Nuclear thermal propulsion (NTP) has several advantages over chemically propelled rockets. First, it’s two to five times more efficient, allowing ships to travel faster and farther with greater agility. In addition, its reduced propellant needs leave more room on the spaceship for storing scientific equipment and other essentials. It also provides more options for abort scenarios, as the nuclear engines make it easier to alter the ship’s trajectory for a quicker-than-expected return trip. These factors combine to make NTP (perhaps) the ideal Mars travel method.

“These more powerful and efficient nuclear thermal propulsion systems can provide faster transit times between destinations,” said Kirk Shireman, VP of Lunar Exploration Campaigns for Lockheed Martin. “Reducing transit time is vital for human missions to Mars to limit a crew’s exposure to radiation.”

Artist concept of a nuclear powered rocket. The craft, which looks somewhat like an upside down flashlight, is primarily white with US, DARPA and NASA logos emblazoned on its side. Blue propellant emerges from its tail as a slice of the Earth is visible below.

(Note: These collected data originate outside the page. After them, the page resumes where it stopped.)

===== src/hdl/sorted_priority_queue_macros.svh =====
// Assertion macros for the sorted priority queue top level.
`ifndef SORTED_PRIORITY_QUEUE_MACROS_SVH
`define SORTED_PRIORITY_QUEUE_MACROS_SVH
`ifndef ASSERT_OFF
// Property that holds at every clock edge outside reset.
`define SPQ_ASSERT(label, clk, rst_n, prop, msg) \
    label: assert property (@(posedge clk) disable iff (!rst_n) (prop)) else $error(msg);
// Antecedent in one cycle implies consequent in the next.
`define SPQ_ASSERT_NEXT(label, clk, rst_n, ante, cons, msg) \
    label: assert property (@(posedge clk) disable iff (!rst_n) (ante) |=> (cons)) \
        else $error(msg);
`else
`define SPQ_ASSERT(label, clk, rst_n, prop, msg)
`define SPQ_ASSERT_NEXT(label, clk, rst_n, ante, cons, msg)
`endif
`endif


===== src/hdl/spq_pkg.sv =====
// Types and codes shared by the sorted priority queue modules.
`default_nettype none
package spq_pkg;

    // Request codes on the input word
    localparam logic [1:0] REQ_ENQ   = 2'd0;
    localparam logic [1:0] REQ_DEQ   = 2'd1;
    localparam logic [1:0] REQ_CLEAR = 2'd2;

    // Status codes on the result word
    localparam logic [1:0] ST_DONE  = 2'd0;
    localparam logic [1:0] ST_FULL  = 2'd1;
    localparam logic [1:0] ST_EMPTY = 2'd2;

    // One stored entry
    typedef struct packed {
        logic [31:0]        payload;
        logic signed [15:0] prio;
    } t_entry;

    // Operation broadcast to every cell
    typedef enum logic [1:0] {
        CELL_HOLD,
        CELL_ENQ,
        CELL_DEQ
    } t_cell_op;

    typedef struct packed {
        t_cell_op op;
        t_entry   new_entry;
    } t_cell_ctl;

endpackage
`default_nettype wire


===== src/hdl/sorted_priority_queue.sv =====
// Sorted priority queue: top level with the cell chain, fill count and result register.
//
// Input channel (i_in_valid / o_in_ready) takes one request word: enqueue,
// dequeue of the head, or clear. Output channel (o_out_valid / i_out_ready)
// returns exactly one result word per request: status, the removed entry,
// the head after the request, the entry count and an empty flag.
// Each request is done in the cycle it is accepted; its result is registered
// and shows in the next cycle. One request per cycle is sustained while the
// receiver takes each result: every cell compares against the new priority
// and shifts by one slot in that same cycle, so the rate does not depend on
// DEPTH or on how full the queue is. A stalled receiver holds the result
// register; a new request is taken in the cycle the pending result is taken.
// Reset clears the fill count and the result valid flag; the slots are not
// cleared, since only slots below the count are ever read.
// entry_count reports the count masked to five bits.
`default_nettype none
`include "sorted_priority_queue_macros.svh"
module sorted_priority_queue
    import spq_pkg::*;
#(
    parameter int DEPTH = 16
) (
    input  wire                i_clk,
    input  wire                i_rst_n,
    input  wire                i_in_valid,
    output logic               o_in_ready,
    input  wire  [1:0]         i_req_type,
    input  wire  [31:0]        i_payload,
    input  wire  signed [15:0] i_prio,
    output logic               o_out_valid,
    input  wire                i_out_ready,
    output logic [1:0]         o_status,
    output logic [31:0]        o_removed_payload,
    output logic signed [15:0] o_removed_prio,
    output logic [31:0]        o_head_payload,
    output logic signed [15:0] o_head_prio,
    output logic [4:0]         o_entry_count,
    output logic               o_is_empty
);

    localparam int CW = $clog2(DEPTH + 1);

    logic [CW-1:0] r_count;
    logic [CW-1:0] n_count;
    logic          r_out_valid;
    logic [1:0]    r_status;
    logic [1:0]    n_status;
    t_entry        r_removed;
    t_entry        n_removed;
    t_entry        r_head;
    t_entry        n_head;
    logic          w_accept;
    logic          w_full;
    t_cell_ctl     w_ctl;
    t_entry        w_entry [DEPTH];
    t_entry        w_next  [DEPTH];
    logic          w_stay  [DEPTH];
    logic [CW+4:0] w_count_ext;

    assign o_in_ready = !r_out_valid || i_out_ready;
    assign w_accept   = i_in_valid && o_in_ready;
    assign w_full     = r_count >= CW'(DEPTH);

    // Decode the request into a cell operation, next count and status
    always_comb begin
        w_ctl.op                = CELL_HOLD;
        w_ctl.new_entry.payload = i_payload;
        w_ctl.new_entry.prio    = i_prio;
        n_count                 = r_count;
        n_status                = ST_DONE;
        n_removed               = '0;
        if (w_accept) begin
            case (i_req_type)
                REQ_ENQ: begin
                    if (w_full) begin
                        n_status = ST_FULL;
                    end else begin
                        w_ctl.op = CELL_ENQ;
                        n_count  = r_count + CW'(1);
                    end
                end
                REQ_DEQ: begin
                    if (r_count == '0) begin
                        n_status = ST_EMPTY;
                    end else begin
                        w_ctl.op  = CELL_DEQ;
                        n_count   = r_count - CW'(1);
                        n_removed = w_entry[0];
                    end
                end
                REQ_CLEAR: begin
                    if (r_count == '0) begin
                        n_status = ST_EMPTY;
                    end else begin
                        n_count = '0;
                    end
                end
                default: n_status = ST_DONE;
            endcase
        end
    end

    // Head after the request, zero when the queue ends up empty
    always_comb begin
        if (n_count == '0) begin
            n_head = '0;
        end else begin
            n_head = w_next[0];
        end
    end

    // Chain of cells, slot 0 is the head
    for (genvar i = 0; i < DEPTH; i++) begin : g_cell
        t_entry w_left;
        t_entry w_right;
        logic   w_left_stay;

        if (i == 0) begin : g_first
            assign w_left      = w_ctl.new_entry;
            assign w_left_stay = 1'b0;
        end else begin : g_rest
            assign w_left      = w_entry[i-1];
            assign w_left_stay = w_stay[i-1];
        end
        if (i == DEPTH - 1) begin : g_last
            assign w_right = w_entry[i];
        end else begin : g_inner
            assign w_right = w_entry[i+1];
        end

        spq_cell u_cell (
            .i_clk       (i_clk),
            .i_ctl       (w_ctl),
            .i_occ       (CW'(i) < r_count),
            .i_head      (i == 0),
            .i_left_stay (w_left_stay),
            .i_left      (w_left),
            .i_right     (w_right),
            .o_entry     (w_entry[i]),
            .o_next      (w_next[i]),
            .o_stay      (w_stay[i])
        );
    end

    // Fill count and result valid
    always_ff @(posedge i_clk) begin
        if (!i_rst_n) begin
            r_count     <= '0;
            r_out_valid <= 1'b0;
        end else begin
            r_count <= n_count;
            if (w_accept) begin
                r_out_valid <= 1'b1;
            end else if (i_out_ready) begin
                r_out_valid <= 1'b0;
            end
        end
    end

    // Result word
    always_ff @(posedge i_clk) begin
        if (w_accept) begin
            r_status  <= n_status;
            r_removed <= n_removed;
            r_head    <= n_head;
        end
    end

    assign w_count_ext       = {5'd0, r_count};
    assign o_out_valid       = r_out_valid;
    assign o_status          = r_status;
    assign o_removed_payload = r_removed.payload;
    assign o_removed_prio    = r_removed.prio;
    assign o_head_payload    = r_head.payload;
    assign o_head_prio       = r_head.prio;
    assign o_entry_count     = w_count_ext[4:0];
    assign o_is_empty        = (r_count == '0);

    `SPQ_ASSERT(a_count_bound, i_clk, i_rst_n, r_count <= CW'(DEPTH), "count above depth")
    `SPQ_ASSERT_NEXT(a_enq_count, i_clk, i_rst_n, w_accept && (i_req_type == REQ_ENQ) && !w_full, r_count == $past(r_count) + CW'(1), "enqueue did not grow count")
    `SPQ_ASSERT_NEXT(a_deq_head, i_clk, i_rst_n, w_accept && (i_req_type == REQ_DEQ) && (r_count != '0), o_removed_prio == $past(w_entry[0].prio), "dequeue lost head")
    `SPQ_ASSERT(a_empty_head, i_clk, i_rst_n, !(o_out_valid && o_is_empty && !w_accept) || (o_head_prio == 16'sd0 && o_head_payload == 32'd0), "empty queue shows a head")

endmodule
`default_nettype wire


===== src/hdl/spq_cell.sv =====
// One slot of the sorted chain: holds an entry, shifts toward head or tail.
`default_nettype none
module spq_cell
    import spq_pkg::*;
(
    input  wire       i_clk,
    input  t_cell_ctl i_ctl,
    input  wire       i_occ,        // slot lies below the fill count
    input  wire       i_head,       // slot 0: ties stay ahead of the new entry
    input  wire       i_left_stay,  // neighbor toward head keeps its entry
    input  t_entry    i_left,
    input  t_entry    i_right,
    output t_entry    o_entry,
    output t_entry    o_next,
    output logic      o_stay
);

    t_entry r_entry;
    t_entry n_entry;

    // Entry stays in place on enqueue when it sorts ahead of the new one
    always_comb begin
        if (i_head) begin
            o_stay = i_occ && (r_entry.prio <= i_ctl.new_entry.prio);
        end else begin
            o_stay = i_occ && (r_entry.prio < i_ctl.new_entry.prio);
        end
    end

    // Next entry: keep, take the new word, or take a neighbor's entry
    always_comb begin
        n_entry = r_entry;
        case (i_ctl.op)
            CELL_ENQ: begin
                if (o_stay) begin
                    n_entry = r_entry;
                end else if (i_head || i_left_stay) begin
                    n_entry = i_ctl.new_entry;
                end else begin
                    n_entry = i_left;
                end
            end
            CELL_DEQ: n_entry = i_right;
            default:  n_entry = r_entry;
        endcase
    end

    always_ff @(posedge i_clk) begin
        r_entry <= n_entry;
    end

    assign o_entry = r_entry;
    assign o_next  = n_entry;

endmodule
`default_nettype wire


===== config.mk =====
export PLATFORM = sky130hd
export DESIGN_NAME = sorted_priority_queue
export DESIGN_NICKNAME = d
export VERILOG_FILES = /design/src/hdl/spq_pkg.sv /design/src/hdl/sorted_priority_queue.sv /design/src/hdl/spq_cell.sv
export VERILOG_INCLUDE_DIRS = /design/src /design/src/hdl
export SDC_FILE = /design/constraint.sdc
export NUM_CORES = 2
export LEC_CHECK = 0
export BUFFER_PORTS_ARGS = -buffer_cell sky130_fd_sc_hd__buf_2
export CORE_UTILIZATION = 42
export CTS_CLUSTER_SIZE = 30
export DETAILED_ROUTE_END_ITERATION = 8
export PLACE_DENSITY = 0.68
export SETUP_SLACK_MARGIN = 0.15
export SLEW_MARGIN = 40
export SYNTH_ARGS = -nofsm -noshare
export SYNTH_HDL_FRONTEND = slang
export SYNTH_SLANG_ARGS = --single-unit

===== constraint.sdc =====
create_clock -name i_clk -period 8.4 [get_ports i_clk]
set_input_delay 0.42 -clock i_clk [delete_from_list [all_inputs] [get_ports i_clk]]
set_output_delay 0.42 -clock i_clk [all_outputs]
set_load 0.05 [all_outputs]

==> flow_summary_export.csv <==
group,metric,value,unit
sta,slew_headroom,0.377,
yosys,syn_area_per_cell,12.3,µm²
sta,layout_worst_path_cycle_share,0.585,
detailed_routing,antenna_left,0,
power_and_ir_drop,leakagePower,19.7,nW
final_layout,fin_area,53800,µm²
floorplan,dieArea,116000,µm²
worst_setup_path,cp.required,8940,ps
worst_setup_path,r2r_setup_slack,3490,ps
grt,grt_max_degree,182,
detailed_routing,routed_wl,153000,µm
yosys,synthXorXnorAreaFrac,0,
min_path,hp-start,"i_in_valid",
final_layout,fillers,9980,
yosys,synth_fa_ha_area_frac,0.0654,
cts,cts_inserted_buffers,95,
outcome,status,"completed",
cts,clkTransAtPathRegs,60,ps
floorplan,die_x,341,µm
worst_setup_path,crit_fanout,41,
detailed_routing,route.detailed.drc,0,
grt,grt_pass1_wl,224000,µm
worst_setup_path,cp_top_family,"buffers and inverters",
floorplan,core-area,113000,µm²
placement,dp_hpwl,96400,µm
yosys,synth_top_family_by_area,"compound AO/OA/AOI/OAI gates",
sta,rsz0062_at_grt,"no",
worst_setup_path,slowest_stage,"dfxtp_1",
grt,grt-ovfl-total,0,
final_layout,areaGrowthSynthToFinish,11.8,%
grt,gr-usage-all-layers,0.257,
yosys,yosysSeqAreaShare,0.532,
worst_setup_path,endpoint_kind,"register",
sta,clock_skew,30.7,ps
final_layout,nets,4209,
power_and_ir_drop,powerDensity,197,nW/µm²
yosys,syn-num-nets,4226,
cts,cts_tree,"yes",
job,max-cap-violations,0,
detailed_routing,via_per_inst,6.44,
yosys,ys_warn_count,0,
yosys,ys_ff_latch,872,
yosys,synth_area,48200,µm²
cts,htree_levels,3,
detailed_routing,drt-initial-drc-count,4372,
sta,setup_viol,0,
min_path,hp-class,"in2reg",
yosys,synthSimpleGateAreaFrac,0.123,
sta,worst_pin_slew,933,ps
final_layout,final_layout_size_suffix_gt1_frac,0.156,
cts,cts_resized,0,
yosys,postSynthCellCount,3920,
yosys,yosys_most_used_dff,"edfxtp_1",
detailed_routing,first_pass_iters,6,
cts,clock-sinks,872,
yosys,ys_async_sr_fraction,0,
cts,cts_root_buffer,"clkbuf_16",
detailed_routing,vias,35300,
floorplan,pin_count,160,
worst_setup_path,reg2reg_from,"o_entry_count[0]",
grt,grt_pass1_vias,33300,
yosys,synth_cell_types,63,
sta,fin_crit,4910,ps
worst_setup_path,critPathKind,"reg2reg",
sta,drv_slew,0,
placement,gp_congestion,0.975,
yosys,synth_compound_area_frac,0.149,
worst_setup_path,r2r_cells,12,
sta,final_hold_viol_count,0,
min_path,min_to,"o_out_valid",
worst_setup_path,path_buf_inv,4,
min_path,holdPathStages,3,
placement,dpl-instance-area,50500,µm²
worst_setup_path,crit_chain,"inv_1 > ha_1 > a21boi_4 > nand2_1 > inv_1 > ha_4 > buf_4 > nor2b_4 > buf_4 > a22o_1 > a221o_1 > and2_1",
power_and_ir_drop,peakVddDrop,168,µV
floorplan,start_util,0.426,
yosys,synth_mux_area_frac,0.0964,
sta,fin_setup_tns,0,ps
worst_setup_path,crit_path_start_kind,"register",
detailed_routing,wire_per_inst,27.9,µm
cts,clk_path_buf_depth,3,
power_and_ir_drop,p_total,10.6,mW
worst_setup_path,critical_path.max_stage_delay,720,ps
floorplan,row_count,123,
sta,clock.fmax,0.204,GHz
worst_setup_path,timing.rr.end,"o_head_prio[7]",
floorplan,fp.dieH,341,µm
yosys,synth-edff-count,818,
grt,grt_antenna_before_repair,9,
cts,worstSkewPairLatency,690,ps
worst_setup_path,crit_arrival,5450,ps
placement,io_buffer_count,159,
cells in the final DEF (no fill, tap or decap), types with 23 or more instances in the layout:
master,synthesis,final
edfxtp_1,818,818
a221o_1,382,382
nand2_1,279,278
ha_1,252,250
nor3b_1,244,244
mux2i_1,241,239
o21ai_0,227,226
mux2_2,186,185
buf_2,59,159
nor3_1,114,114
and2_1,99,99
clkbuf_16,0,97
nor2_1,73,67
nand2b_1,66,66
buf_4,9,57
a21oi_1,63,55
o211ai_1,54,54
nand3b_1,54,54
dfxtp_1,54,54
nor2b_1,49,48
a22o_1,47,47
inv_1,49,46
a21o_1,41,40
nand4_1,23,23
how the worst max path moves through the flow:
stage	startpoint	end	slack (ps)	depth (start not counted)
4_1_cts	o_entry_count[0]	o_head_prio[2]	3600	12
3_3_place_gp	i_prio[2]	g_cell[7].u_cell.o_entry[4]	3210	12
5_1_grt	o_entry_count[0]	o_head_prio[2]	3350	12
2_1_floorplan	o_out_valid	g_cell[14].u_cell.o_entry[0]	670	12
3_5_place_dp	i_prio[2]	g_cell[7].u_cell.o_entry[7]	3100	12
6_report	o_entry_count[0]	o_head_prio[7]	3490	12
flip-flops by register name, summed over array words and instances, names as in the netlist:
signal	flops
o_out_valid	1
o_status	2
g_cell.u_cell.o_entry	768
o_head_payload	32
o_head_prio	16
o_removed_prio	16
o_entry_count	5
o_removed_payload	32
repair_timing:
action                    4_1_cts  5_1_grt
setup buffers                   0        0
hold endpoints to repair        4        0
hold buffers                    1        0
logic make-up after synthesis:
| kind of cell | Yosys count |
|---|---|
| compound gates | 913 |
| mux | 439 |
| flops | 872 |
| fa+ha+maj | 252 |
| simple gates | 1043 |
| buf+inv | 401 |
tightest hold or removal path, stage by stage:
cell and delay [ps]:
buf_2 110, inv_1 40, a21boi_0 70
synth_stat cells, drive strengths merged (49+ instances only):
| library cell | n | area (µm²) |
|---|---|---|
| edfxtp | 818 | 24600 |
| a221o | 382 | 3820 |
| nand2 | 279 | 1050 |
| clkbuf | 275 | 1030 |
| ha | 252 | 3150 |
| nor3b | 244 | 1830 |
| mux2i | 241 | 2410 |
| o21ai | 238 | 1190 |
| mux2 | 198 | 2230 |
| nor3 | 115 | 581 |
| and2 | 99 | 619 |
| buf | 76 | 445 |
| nor2 | 73 | 274 |
| nand2b | 66 | 413 |
| a21oi | 63 | 315 |
| dfxtp | 54 | 1080 |
| nand3b | 54 | 405 |
| o211ai | 54 | 405 |
| inv | 49 | 184 |
| nor2b | 49 | 307 |
layer usage:
metal  part of all wire  track usage
met5            0.00022            0
met4              0.037       0.0847
met3               0.10       0.0517
met2               0.44        0.392
met1               0.42        0.364
metrics by stage:
stage / hold WS [ps] / cells / setup slack (ps) / util
finish: 36.5 / 5487 / 3490 / 0.476
global route: 54.9 / 5485 / 3350 / 0.476
CTS: 11.2 / 5484 / 3600 / 0.476
detailed placement: 537 / 5304 / 3100 / 0.447
global placement: 526 / 5294 / 3210 / 0.445
floorplan: 495 / 3920 / 666 / -
report_power, final:
group	switching [mW]	internal, mW	leakage, nW	total (mW)
Sequential	0.129	4.95	8.04	5.08
Clock	1.87	2.59	1.60	4.46
Combinational	0.708	0.352	10.1	1.06
layout make-up:
class                   count  area (µm²)  area share
flip-flops and latches    872       25600       0.476
multi-input cells        2647       21300       0.395
clock buffers             115        2510      0.0467
repair buffers            237        1590      0.0295
clock inverters            64         762      0.0142
well taps                1500        1880      0.0349
diodes                      2        5.00   0.0000930
inverters                  50         190     0.00353
Note: power is estimated with default switching activity, not from simulation.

The NTP system will use a nuclear reactor to heat hydrogen propellant rapidly to extremely high temperatures. That gas is funneled through the engine’s nozzle, creating the ship’s thrust. “This nuclear thermal propulsion system is designed to be extremely safe and reliable, using High Assay Low Enriched Uranium (HALEU) fuel to rapidly heat a super-cold gas, such as liquid hydrogen,” BWX said today. “As the gas is heated, it expands quickly and creates thrust to move the spacecraft more efficiently than typical chemical combustion engines.”

To help quell concerns about radioactive leaks in the Earth’s atmosphere, NASA and DARPA plan not to power up the reactor until the ship has reached a “nuclear safe orbit,” where any tragedies would occur outside the zone where it would affect Earth. The agencies aim for a nuclear spacecraft demonstration by 2027, launched from a conventional rocket until it reaches “an appropriate location above low earth orbit.”

Nuclear reactors will also likely play a key role in powering future Martian habitats, with NASA testing small and portable versions of the tech as far back as 2018.

Before NTP propels the first humans to Mars, it could find use on much shorter flights, as nuclear-powered spacecraft could also make transporting material to the Moon more efficient. “A safe, reusable nuclear tug spacecraft would revolutionize cislunar operations,” said Shireman. “With more speed, agility and maneuverability, nuclear thermal propulsion also has many national security applications for cislunar space.”